A couple, Adam Symes and Nina Blount, stand as centerpiece of this brief but panoramic view of Jazz Age London society. They get engaged and disengaged as Adam’s fortunes go on a madcap up-and-down run over a period of weeks: getting his manuscript (Adam is a “bright young thing” writer), winning bets, losing checks, gaining and losing newspaper employment, etc. Waugh accompanies this central theme with further illustrations of a society out of kilter, unmoored from traditional verities (he wasn’t lachrymose about the loss- yet). The constant in and out of parties that wander from place to place, a well done (if slightly heavy-handed) public motor race gone out of control, and the occasional brief speech from a savvy Jesuit (this is around the time Waugh converted to Catholicism) underscore the theme of post- (or inter-, anyway) war moral chaos. “Vile Bodies” nails a mixture of humor (Waugh was a cutting humorist, which did not mix with his, err, unfortunate racial opinions well, but it doesn’t come up much here) and angst where the two relieve and enhance each other.
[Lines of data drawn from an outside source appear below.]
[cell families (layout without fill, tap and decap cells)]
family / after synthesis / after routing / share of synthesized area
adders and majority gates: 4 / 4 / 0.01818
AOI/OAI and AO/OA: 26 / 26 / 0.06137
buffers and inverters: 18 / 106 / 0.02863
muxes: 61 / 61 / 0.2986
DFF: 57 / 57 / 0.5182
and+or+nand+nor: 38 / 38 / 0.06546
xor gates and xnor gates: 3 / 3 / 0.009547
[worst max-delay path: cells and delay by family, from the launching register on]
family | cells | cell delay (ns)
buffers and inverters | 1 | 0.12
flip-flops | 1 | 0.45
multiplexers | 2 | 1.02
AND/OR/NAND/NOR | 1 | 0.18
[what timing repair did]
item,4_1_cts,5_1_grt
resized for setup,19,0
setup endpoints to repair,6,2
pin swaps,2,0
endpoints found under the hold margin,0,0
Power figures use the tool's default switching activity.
In the end, it’s all pointless, as Waugh prognosticates another, even more destructive war than World War One on the horizon (I don’t think you needed to be a Nostradamus to do that, but it works for Waugh’s purposes). One wonders how long and fervently Waugh hoped for the war he eventually participated in, World War Two, and wrote about extensively… though his war novels never reached the acclaim of his earlier work or of “Brideshead Revisited.” You could call this a search-for-meaning novel, but really, Adam doesn’t want meaning as much as he wants a break on the financial-cum-nuptial front- he’s a reflection of his times, including his time’s self-reflexiveness, not a rebel against it. Those times were well made for Waugh’s critical literary eye. ****’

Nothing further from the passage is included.